PROBLEM TO WORK ON: Every line below between the one holding "export IMPL_fin_ws_ns=0.0432" and the one holding "export IMPL_ys_ff_latch=600", inclusive, should be copied exactly, and no other line.

EXERCISE MATERIALS:
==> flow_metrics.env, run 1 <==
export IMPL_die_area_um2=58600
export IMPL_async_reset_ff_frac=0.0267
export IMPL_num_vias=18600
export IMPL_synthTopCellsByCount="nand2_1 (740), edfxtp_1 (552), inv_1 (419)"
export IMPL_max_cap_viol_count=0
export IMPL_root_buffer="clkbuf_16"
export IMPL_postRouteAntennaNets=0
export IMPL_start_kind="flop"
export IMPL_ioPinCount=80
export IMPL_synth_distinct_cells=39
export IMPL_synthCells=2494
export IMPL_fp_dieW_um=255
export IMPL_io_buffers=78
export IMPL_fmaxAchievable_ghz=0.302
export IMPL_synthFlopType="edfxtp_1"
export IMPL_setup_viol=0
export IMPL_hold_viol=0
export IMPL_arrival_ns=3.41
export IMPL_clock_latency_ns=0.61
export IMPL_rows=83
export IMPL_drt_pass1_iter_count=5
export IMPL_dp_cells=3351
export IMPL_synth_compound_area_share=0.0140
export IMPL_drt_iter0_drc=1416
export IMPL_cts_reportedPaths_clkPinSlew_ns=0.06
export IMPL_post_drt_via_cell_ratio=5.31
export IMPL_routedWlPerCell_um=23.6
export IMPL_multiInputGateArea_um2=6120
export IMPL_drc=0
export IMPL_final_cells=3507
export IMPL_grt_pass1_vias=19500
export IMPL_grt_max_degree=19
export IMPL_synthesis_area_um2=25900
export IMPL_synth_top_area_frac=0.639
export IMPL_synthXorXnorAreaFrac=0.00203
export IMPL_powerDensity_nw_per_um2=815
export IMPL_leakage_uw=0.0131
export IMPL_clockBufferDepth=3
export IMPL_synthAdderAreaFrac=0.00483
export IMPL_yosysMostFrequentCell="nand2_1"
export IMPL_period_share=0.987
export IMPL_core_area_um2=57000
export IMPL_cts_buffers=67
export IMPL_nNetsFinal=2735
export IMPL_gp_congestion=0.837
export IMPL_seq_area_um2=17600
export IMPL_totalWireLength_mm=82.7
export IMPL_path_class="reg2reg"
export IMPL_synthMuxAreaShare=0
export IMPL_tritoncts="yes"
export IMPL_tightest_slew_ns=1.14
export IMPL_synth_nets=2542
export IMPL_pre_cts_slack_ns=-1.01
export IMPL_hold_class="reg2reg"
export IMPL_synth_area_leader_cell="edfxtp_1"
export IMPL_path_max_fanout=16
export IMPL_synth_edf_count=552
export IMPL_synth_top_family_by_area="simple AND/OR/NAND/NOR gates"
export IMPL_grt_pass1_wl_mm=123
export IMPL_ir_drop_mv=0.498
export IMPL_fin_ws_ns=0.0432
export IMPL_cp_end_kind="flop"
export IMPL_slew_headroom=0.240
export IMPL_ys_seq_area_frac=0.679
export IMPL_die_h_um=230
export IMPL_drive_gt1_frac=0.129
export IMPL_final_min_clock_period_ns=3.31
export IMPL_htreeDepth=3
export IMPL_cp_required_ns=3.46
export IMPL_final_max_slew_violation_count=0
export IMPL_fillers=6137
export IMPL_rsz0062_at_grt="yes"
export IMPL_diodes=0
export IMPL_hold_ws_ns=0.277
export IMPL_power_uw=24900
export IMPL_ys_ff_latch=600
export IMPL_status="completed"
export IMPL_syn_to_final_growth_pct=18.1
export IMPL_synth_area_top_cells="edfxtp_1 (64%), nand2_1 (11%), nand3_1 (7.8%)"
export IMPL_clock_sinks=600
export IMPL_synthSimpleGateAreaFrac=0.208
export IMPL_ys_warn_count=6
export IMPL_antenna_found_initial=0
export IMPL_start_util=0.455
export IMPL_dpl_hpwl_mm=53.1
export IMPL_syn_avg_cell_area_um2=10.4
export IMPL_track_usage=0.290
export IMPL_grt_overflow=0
### src/rtl/st_pkg.sv
package st_pkg;

    localparam int KEYWORD_CHARS_DEF = 8;
    localparam int POSITION_BITS_DEF = 16;
    localparam int OFFSET_BITS_DEF   = 32;

    localparam int FIFO_DEPTH = 4;

    localparam int KW_COUNT   = 22;
    localparam int KW_MAX_LEN = 8;

    localparam logic [15:0] LEN_MAX = 16'hFFFF;

    typedef struct packed {
        logic       mode;
        logic [7:0] char_byte;
    } char_req_t;

    typedef struct packed {
        logic [5:0]  token_kind;
        logic [15:0] first_line;
        logic [15:0] first_column;
        logic [31:0] start_offset;
        logic [15:0] text_length;
        logic        last;
    } token_t;

    typedef struct packed {
        logic [1:0] count;
        token_t     first;
        token_t     second;
    } st_push_t;

    localparam logic [5:0] K_IDENT       = 6'd0;
    localparam logic [5:0] K_NUMBER      = 6'd23;
    localparam logic [5:0] K_STRING      = 6'd24;
    localparam logic [5:0] K_EQEQ        = 6'd25;
    localparam logic [5:0] K_ASSIGN      = 6'd26;
    localparam logic [5:0] K_PLUS        = 6'd27;
    localparam logic [5:0] K_MINUS       = 6'd28;
    localparam logic [5:0] K_STAR        = 6'd29;
    localparam logic [5:0] K_SLASH       = 6'd30;
    localparam logic [5:0] K_NE          = 6'd31;
    localparam logic [5:0] K_BANG        = 6'd32;
    localparam logic [5:0] K_LE          = 6'd33;
    localparam logic [5:0] K_LT          = 6'd34;
    localparam logic [5:0] K_GE          = 6'd35;
    localparam logic [5:0] K_GT          = 6'd36;
    localparam logic [5:0] K_ANDAND      = 6'd37;
    localparam logic [5:0] K_OROR        = 6'd38;
    localparam logic [5:0] K_LPAREN      = 6'd39;
    localparam logic [5:0] K_RPAREN      = 6'd40;
    localparam logic [5:0] K_LBRACE      = 6'd41;
    localparam logic [5:0] K_RBRACE      = 6'd42;
    localparam logic [5:0] K_SEMI        = 6'd43;
    localparam logic [5:0] K_COMMA       = 6'd44;
    localparam logic [5:0] K_UNKNOWN     = 6'd45;
    localparam logic [5:0] K_END         = 6'd46;
    localparam logic [5:0] K_OPEN_STRING = 6'd47;

    localparam logic [7:0] CH_TAB    = 8'h09;
    localparam logic [7:0] CH_NL     = 8'h0A;
    localparam logic [7:0] CH_CR     = 8'h0D;
    localparam logic [7:0] CH_SPACE  = 8'h20;
    localparam logic [7:0] CH_BANG   = 8'h21;
    localparam logic [7:0] CH_QUOTE  = 8'h22;
    localparam logic [7:0] CH_AMP    = 8'h26;
    localparam logic [7:0] CH_LPAREN = 8'h28;
    localparam logic [7:0] CH_RPAREN = 8'h29;
    localparam logic [7:0] CH_STAR   = 8'h2A;
    localparam logic [7:0] CH_PLUS   = 8'h2B;
    localparam logic [7:0] CH_COMMA  = 8'h2C;
    localparam logic [7:0] CH_MINUS  = 8'h2D;
    localparam logic [7:0] CH_DOT    = 8'h2E;
    localparam logic [7:0] CH_SLASH  = 8'h2F;
    localparam logic [7:0] CH_0      = 8'h30;
    localparam logic [7:0] CH_9      = 8'h39;
    localparam logic [7:0] CH_SEMI   = 8'h3B;
    localparam logic [7:0] CH_LT     = 8'h3C;
    localparam logic [7:0] CH_EQ     = 8'h3D;
    localparam logic [7:0] CH_GT     = 8'h3E;
    localparam logic [7:0] CH_UA     = 8'h41;
    localparam logic [7:0] CH_UZ     = 8'h5A;
    localparam logic [7:0] CH_UNDER  = 8'h5F;
    localparam logic [7:0] CH_LA     = 8'h61;
    localparam logic [7:0] CH_LZ     = 8'h7A;
    localparam logic [7:0] CH_LBRACE = 8'h7B;
    localparam logic [7:0] CH_BAR    = 8'h7C;
    localparam logic [7:0] CH_RBRACE = 8'h7D;

    // Right-justified keyword text; kind is index plus one.
    localparam logic [KW_MAX_LEN*8-1:0] KW_TEXT [KW_COUNT] = '{
        "let", "there", "be", "of", "blessed", "function", "if", "else",
        "for", "while", "sacred", "divine", "pray", "forgive", "int", "float",
        "string", "bool", "true", "false", "return", "print"
    };

    localparam logic [3:0] KW_LEN [KW_COUNT] = '{
        4'd3, 4'd5, 4'd2, 4'd2, 4'd7, 4'd8, 4'd2, 4'd4, 4'd3, 4'd5, 4'd6,
        4'd6, 4'd4, 4'd7, 4'd3, 4'd5, 4'd6, 4'd4, 4'd4, 4'd5, 4'd6, 4'd5
    };

endpackage

### src/rtl/st_lexer.sv
module st_lexer
    import st_pkg::*;
#(
    parameter int KEYWORD_CHARS = KEYWORD_CHARS_DEF,
    parameter int POSITION_BITS = POSITION_BITS_DEF,
    parameter int OFFSET_BITS   = OFFSET_BITS_DEF
)
(
    input  logic      clk,
    input  logic      rst_n,
    input  logic      step_valid,
    input  char_req_t step,
    output st_push_t  push
);

    localparam int IDX_BITS = $clog2(KEYWORD_CHARS);
    localparam logic [POSITION_BITS-1:0] POS_MAX = '1;
    localparam logic [OFFSET_BITS-1:0]   OFF_MAX = '1;
    localparam logic [POSITION_BITS-1:0] POS_ONE = POSITION_BITS'(1);

    typedef enum logic [3:0] {
        OT_IDLE, OT_IDENT, OT_NUMBER, OT_STRING, OT_EQ,
        OT_BANG, OT_LT, OT_GT, OT_AMP, OT_BAR
    } open_t;

    open_t                    open_reg, open_next;
    logic                     overlong_reg, overlong_next;
    logic [15:0]              count_reg, count_next;
    logic [POSITION_BITS-1:0] tok_line_reg, tok_line_next;
    logic [POSITION_BITS-1:0] tok_col_reg, tok_col_next;
    logic [OFFSET_BITS-1:0]   tok_off_reg, tok_off_next;
    logic [POSITION_BITS-1:0] cur_line_reg, cur_line_next;
    logic [POSITION_BITS-1:0] cur_col_reg, cur_col_next;
    logic [OFFSET_BITS-1:0]   cur_off_reg, cur_off_next;
    logic [7:0]               word_reg [KEYWORD_CHARS];

    logic                store_we;
    logic [IDX_BITS-1:0] store_idx;

    logic [7:0]  c;
    logic        is_space, is_digit, is_alpha, ident_cont;
    logic [15:0] count_inc;
    logic [5:0]  kw_kind;
    logic        flush_valid;
    logic [5:0]  flush_kind;
    logic [15:0] flush_len;
    logic        consumed;
    logic        r0_valid, r1_valid;
    logic [5:0]  r0_kind, r1_kind;
    logic [15:0] r0_len, r1_len;
    token_t      r0, r1;

    assign c          = step.char_byte;
    assign is_space   = (c == CH_SPACE) || (c >= CH_TAB && c <= CH_CR);
    assign is_digit   = (c >= CH_0) && (c <= CH_9);
    assign is_alpha   = (c >= CH_LA && c <= CH_LZ) || (c >= CH_UA && c <= CH_UZ);
    assign ident_cont = is_alpha || is_digit || (c == CH_UNDER);
    assign count_inc  = (count_reg != LEN_MAX) ? count_reg + 16'd1 : count_reg;

    always_comb
    begin
        logic [KW_MAX_LEN*8-1:0] kw;
        logic                    hit;
        kw_kind = K_IDENT;
        for (int i = KW_COUNT - 1; i >= 0; i--)
        begin
            kw  = KW_TEXT[i] << (8 * (KW_MAX_LEN - int'(KW_LEN[i])));
            hit = (count_reg == 16'(KW_LEN[i])) && !overlong_reg;
            for (int j = 0; j < KW_MAX_LEN; j++)
            begin
                if (j < int'(KW_LEN[i]) && word_reg[j] != kw[KW_MAX_LEN*8-1-8*j -: 8])
                begin
                    hit = 1'b0;
                end
            end
            if (hit)
            begin
                kw_kind = 6'(i + 1);
            end
        end
    end

    always_comb
    begin
        flush_valid = 1'b1;
        flush_kind  = K_UNKNOWN;
        flush_len   = 16'd1;
        case (open_reg)
            OT_IDENT:
            begin
                flush_kind = kw_kind;
                flush_len  = count_reg;
            end
            OT_NUMBER:
            begin
                flush_kind = K_NUMBER;
                flush_len  = count_reg;
            end
            OT_EQ:   flush_kind = K_ASSIGN;
            OT_BANG: flush_kind = K_BANG;
            OT_LT:   flush_kind = K_LT;
            OT_GT:   flush_kind = K_GT;
            OT_AMP:  flush_kind = K_UNKNOWN;
            OT_BAR:  flush_kind = K_UNKNOWN;
            default: flush_valid = 1'b0;
        endcase
    end

    always_comb
    begin
        open_next     = open_reg;
        overlong_next = overlong_reg;
        count_next    = count_reg;
        tok_line_next = tok_line_reg;
        tok_col_next  = tok_col_reg;
        tok_off_next  = tok_off_reg;
        cur_line_next = cur_line_reg;
        cur_col_next  = cur_col_reg;
        cur_off_next  = cur_off_reg;
        store_we      = 1'b0;
        store_idx     = count_reg[IDX_BITS-1:0];
        consumed      = 1'b0;
        r0_valid      = 1'b0;
        r0_kind       = K_IDENT;
        r0_len        = 16'd0;
        r1_valid      = 1'b0;
        r1_kind       = K_UNKNOWN;
        r1_len        = 16'd1;

        if (step.mode)
        begin
            if (open_reg == OT_STRING)
            begin
                r0_valid = 1'b1;
                r0_kind  = K_OPEN_STRING;
                r0_len   = count_reg;
            end
            else
            begin
                r0_valid = flush_valid;
                r0_kind  = flush_kind;
                r0_len   = flush_len;
                r1_valid = 1'b1;
                r1_kind  = K_END;
                r1_len   = 16'd0;
            end
            open_next     = OT_IDLE;
            overlong_next = 1'b0;
            count_next    = 16'd0;
            tok_line_next = POS_ONE;
            tok_col_next  = POS_ONE;
            tok_off_next  = '0;
            cur_line_next = POS_ONE;
            cur_col_next  = POS_ONE;
            cur_off_next  = '0;
        end
        else
        begin
            case (open_reg)
                OT_IDENT:
                begin
                    if (ident_cont)
                    begin
                        consumed = 1'b1;
                        if (count_reg < 16'(KEYWORD_CHARS))
                        begin
                            store_we = 1'b1;
                        end
                        else
                        begin
                            overlong_next = 1'b1;
                        end
                        count_next = count_inc;
                    end
                end
                OT_NUMBER:
                begin
                    if (is_digit || c == CH_DOT)
                    begin
                        consumed   = 1'b1;
                        count_next = count_inc;
                    end
                end
                OT_STRING:
                begin
                    consumed = 1'b1;
                    if (c == CH_QUOTE)
                    begin
                        r0_valid  = 1'b1;
                        r0_kind   = K_STRING;
                        r0_len    = count_reg;
                        open_next = OT_IDLE;
                    end
                    else
                    begin
                        count_next = count_inc;
                    end
                end
                OT_EQ, OT_BANG, OT_LT, OT_GT:
                begin
                    if (c == CH_EQ)
                    begin
                        consumed  = 1'b1;
                        r0_valid  = 1'b1;
                        r0_len    = 16'd2;
                        open_next = OT_IDLE;
                        case (open_reg)
                            OT_EQ:   r0_kind = K_EQEQ;
                            OT_BANG: r0_kind = K_NE;
                            OT_LT:   r0_kind = K_LE;
                            default: r0_kind = K_GE;
                        endcase
                    end
                end
                OT_AMP:
                begin
                    if (c == CH_AMP)
                    begin
                        consumed  = 1'b1;
                        r0_valid  = 1'b1;
                        r0_kind   = K_ANDAND;
                        r0_len    = 16'd2;
                        open_next = OT_IDLE;
                    end
                end
                OT_BAR:
                begin
                    if (c == CH_BAR)
                    begin
                        consumed  = 1'b1;
                        r0_valid  = 1'b1;
                        r0_kind   = K_OROR;
                        r0_len    = 16'd2;
                        open_next = OT_IDLE;
                    end
                end
                default:
                begin
                    consumed = 1'b0;
                end
            endcase

            if (!consumed)
            begin
                r0_valid  = flush_valid;
                r0_kind   = flush_kind;
                r0_len    = flush_len;
                open_next = OT_IDLE;
                if (!is_space)
                begin
                    tok_line_next = cur_line_reg;
                    tok_col_next  = cur_col_reg;
                    tok_off_next  = cur_off_reg;
                    count_next    = 16'd0;
                    overlong_next = 1'b0;
                    if (is_alpha || c == CH_UNDER)
                    begin
                        open_next  = OT_IDENT;
                        store_we   = 1'b1;
                        store_idx  = '0;
                        count_next = 16'd1;
                    end
                    else if (is_digit)
                    begin
                        open_next  = OT_NUMBER;
                        count_next = 16'd1;
                    end
                    else
                    begin
                        case (c)
                            CH_QUOTE:  open_next = OT_STRING;
                            CH_EQ:     open_next = OT_EQ;
                            CH_BANG:   open_next = OT_BANG;
                            CH_LT:     open_next = OT_LT;
                            CH_GT:     open_next = OT_GT;
                            CH_AMP:    open_next = OT_AMP;
                            CH_BAR:    open_next = OT_BAR;
                            CH_PLUS:   r1_kind = K_PLUS;
                            CH_MINUS:  r1_kind = K_MINUS;
                            CH_STAR:   r1_kind = K_STAR;
                            CH_SLASH:  r1_kind = K_SLASH;
                            CH_LPAREN: r1_kind = K_LPAREN;
                            CH_RPAREN: r1_kind = K_RPAREN;
                            CH_LBRACE: r1_kind = K_LBRACE;
                            CH_RBRACE: r1_kind = K_RBRACE;
                            CH_SEMI:   r1_kind = K_SEMI;
                            CH_COMMA:  r1_kind = K_COMMA;
                            default:   r1_kind = K_UNKNOWN;
                        endcase
                        r1_valid = (open_next == OT_IDLE);
                    end
                end
            end

            if (c == CH_NL)
            begin
                if (cur_line_reg != POS_MAX)
                begin
                    cur_line_next = cur_line_reg + POS_ONE;
                end
                cur_col_next = POS_ONE;
            end
            else if (cur_col_reg != POS_MAX)
            begin
                cur_col_next = cur_col_reg + POS_ONE;
            end
            if (cur_off_reg != OFF_MAX)
            begin
                cur_off_next = cur_off_reg + OFFSET_BITS'(1);
            end
        end
    end

    always_comb
    begin
        r0.token_kind   = r0_kind;
        r0.first_line   = 16'(tok_line_reg);
        r0.first_column = 16'(tok_col_reg);
        r0.start_offset = 32'(tok_off_reg);
        r0.text_length  = r0_len;
        r0.last         = !r1_valid;
        r1.token_kind   = r1_kind;
        r1.first_line   = 16'(cur_line_reg);
        r1.first_column = 16'(cur_col_reg);
        r1.start_offset = 32'(cur_off_reg);
        r1.text_length  = r1_len;
        r1.last         = 1'b1;
        push.count      = step_valid ? {r0_valid && r1_valid, r0_valid ^ r1_valid} : 2'd0;
        push.first      = r0_valid ? r0 : r1;
        push.second     = r1;
    end

    always_ff @(posedge clk or negedge rst_n)
    begin
        if (!rst_n)
        begin
            open_reg     <= OT_IDLE;
            overlong_reg <= 1'b0;
            count_reg    <= 16'd0;
            tok_line_reg <= POS_ONE;
            tok_col_reg  <= POS_ONE;
            tok_off_reg  <= '0;
            cur_line_reg <= POS_ONE;
            cur_col_reg  <= POS_ONE;
            cur_off_reg  <= '0;
        end
        else if (step_valid)
        begin
            open_reg     <= open_next;
            overlong_reg <= overlong_next;
            count_reg    <= count_next;
            tok_line_reg <= tok_line_next;
            tok_col_reg  <= tok_col_next;
            tok_off_reg  <= tok_off_next;
            cur_line_reg <= cur_line_next;
            cur_col_reg  <= cur_col_next;
            cur_off_reg  <= cur_off_next;
        end
    end

    always_ff @(posedge clk)
    begin
        if (step_valid && !step.mode && store_we)
        begin
            word_reg[store_idx] <= c;
        end
    end

endmodule

### src/rtl/st_token_fifo.sv
module st_token_fifo
    import st_pkg::*;
(
    input  logic     clk,
    input  logic     rst_n,
    input  st_push_t push,
    output logic     space_ok,
    output logic     token_valid,
    input  logic     token_ready,
    output token_t   token
);

    localparam int PTR_BITS = $clog2(FIFO_DEPTH);
    localparam int CNT_BITS = $clog2(FIFO_DEPTH + 1);

    token_t              mem_reg [FIFO_DEPTH];
    logic [PTR_BITS-1:0] wr_ptr_reg, wr_ptr_next;
    logic [PTR_BITS-1:0] rd_ptr_reg, rd_ptr_next;
    logic [CNT_BITS-1:0] count_reg, count_next;
    logic                pop;

    assign token_valid = (count_reg != '0);
    assign token       = mem_reg[rd_ptr_reg];
    assign pop         = token_valid && token_ready;
    assign space_ok    = (count_reg <= CNT_BITS'(FIFO_DEPTH - 2));

    assign wr_ptr_next = wr_ptr_reg + PTR_BITS'(push.count);
    assign rd_ptr_next = rd_ptr_reg + PTR_BITS'(pop);
    assign count_next  = count_reg + CNT_BITS'(push.count) - CNT_BITS'(pop);

    always_ff @(posedge clk or negedge rst_n)
    begin
        if (!rst_n)
        begin
            wr_ptr_reg <= '0;
            rd_ptr_reg <= '0;
            count_reg  <= '0;
        end
        else
        begin
            wr_ptr_reg <= wr_ptr_next;
            rd_ptr_reg <= rd_ptr_next;
            count_reg  <= count_next;
        end
    end

    always_ff @(posedge clk)
    begin
        if (push.count != 2'd0)
        begin
            mem_reg[wr_ptr_reg] <= push.first;
        end
        if (push.count == 2'd2)
        begin
            mem_reg[wr_ptr_reg + PTR_BITS'(1)] <= push.second;
        end
    end

endmodule

### src/rtl/source_tokenizer.sv
// Streaming tokenizer: one source byte per request on the char channel,
// tokens with start line, column, offset and text length on the token channel.
// A request with mode set marks end of input: any open token is flushed,
// then an end token (or an open-string token) closes the source, and all
// position state returns to line 1, column 1, offset 0 for the next source.
// A request yields zero, one or two tokens; last marks the final one.
// A token is presented on the token channel once the request completing it
// has passed the input register and then the token queue; a request waits in
// the input register while the queue lacks room for two entries.
// Throughput: one request per cycle while the token queue has room for two
// entries; a request that yields two tokens needs two queue reads, so the
// sustained rate is set by the one-token-per-cycle queue read.
// When the receiver stalls, the queue fills and char_ready drops once fewer
// than two free entries remain; no token is lost or repeated.
// Reset clears the position counters, the open token and the queue.
module source_tokenizer
    import st_pkg::*;
#(
    parameter int KEYWORD_CHARS = KEYWORD_CHARS_DEF,
    parameter int POSITION_BITS = POSITION_BITS_DEF,
    parameter int OFFSET_BITS   = OFFSET_BITS_DEF
)
(
    input  logic      clk,
    input  logic      rst_n,
    input  logic      char_valid,
    output logic      char_ready,
    input  char_req_t char_req,
    output logic      token_valid,
    input  logic      token_ready,
    output token_t    token
);

    logic      req_valid_reg;
    char_req_t req_reg;
    logic      space_ok;
    logic      advance;
    st_push_t  push;

    assign advance    = req_valid_reg && space_ok;
    assign char_ready = !req_valid_reg || advance;

    always_ff @(posedge clk or negedge rst_n)
    begin
        if (!rst_n)
        begin
            req_valid_reg <= 1'b0;
        end
        else if (char_ready)
        begin
            req_valid_reg <= char_valid;
        end
    end

    always_ff @(posedge clk)
    begin
        if (char_ready && char_valid)
        begin
            req_reg <= char_req;
        end
    end

    st_lexer #(
        .KEYWORD_CHARS (KEYWORD_CHARS),
        .POSITION_BITS (POSITION_BITS),
        .OFFSET_BITS   (OFFSET_BITS)
    ) u_lexer (
        .clk        (clk),
        .rst_n      (rst_n),
        .step_valid (advance),
        .step       (req_reg),
        .push       (push)
    );

    st_token_fifo u_fifo (
        .clk         (clk),
        .rst_n       (rst_n),
        .push        (push),
        .space_ok    (space_ok),
        .token_valid (token_valid),
        .token_ready (token_ready),
        .token       (token)
    );

endmodule

### config.mk
export PLATFORM = sky130hd
export DESIGN_NAME = source_tokenizer
export DESIGN_NICKNAME = d
export VERILOG_FILES = /design/src/rtl/st_pkg.sv /design/src/rtl/st_lexer.sv /design/src/rtl/st_token_fifo.sv /design/src/rtl/source_tokenizer.sv
export SDC_FILE = /design/constraint.sdc
export NUM_CORES = 1
export LEC_CHECK = 0
export BUFFER_PORTS_ARGS = -buffer_cell sky130_fd_sc_hd__buf_2
export CORE_AREA = 4 4 292 294
export DETAILED_ROUTE_END_ITERATION = 6
export DIE_AREA = 0 0 296 298
export GPL_TIMING_DRIVEN = 0
export PLACE_DENSITY = 0.62
export SLEW_MARGIN = 20
export SYNTH_ARGS = -nofsm -noshare
export SYNTH_HDL_FRONTEND = slang
export SYNTH_SLANG_ARGS = --single-unit
### constraint.sdc
create_clock -name clk -period 5.49 [get_ports clk]
set_clock_uncertainty 0.05 [all_clocks]
set_input_delay 1.098 -clock clk [delete_from_list [all_inputs] [get_ports clk]]
set_output_delay 1.098 -clock clk [all_outputs]
set_load 0.005 [all_outputs]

RESULT:
export IMPL_fin_ws_ns=0.0432
export IMPL_cp_end_kind="flop"
export IMPL_slew_headroom=0.240
export IMPL_ys_seq_area_frac=0.679
export IMPL_die_h_um=230
export IMPL_drive_gt1_frac=0.129
export IMPL_final_min_clock_period_ns=3.31
export IMPL_htreeDepth=3
export IMPL_cp_required_ns=3.46
export IMPL_final_max_slew_violation_count=0
export IMPL_fillers=6137
export IMPL_rsz0062_at_grt="yes"
export IMPL_diodes=0
export IMPL_hold_ws_ns=0.277
export IMPL_power_uw=24900
export IMPL_ys_ff_latch=600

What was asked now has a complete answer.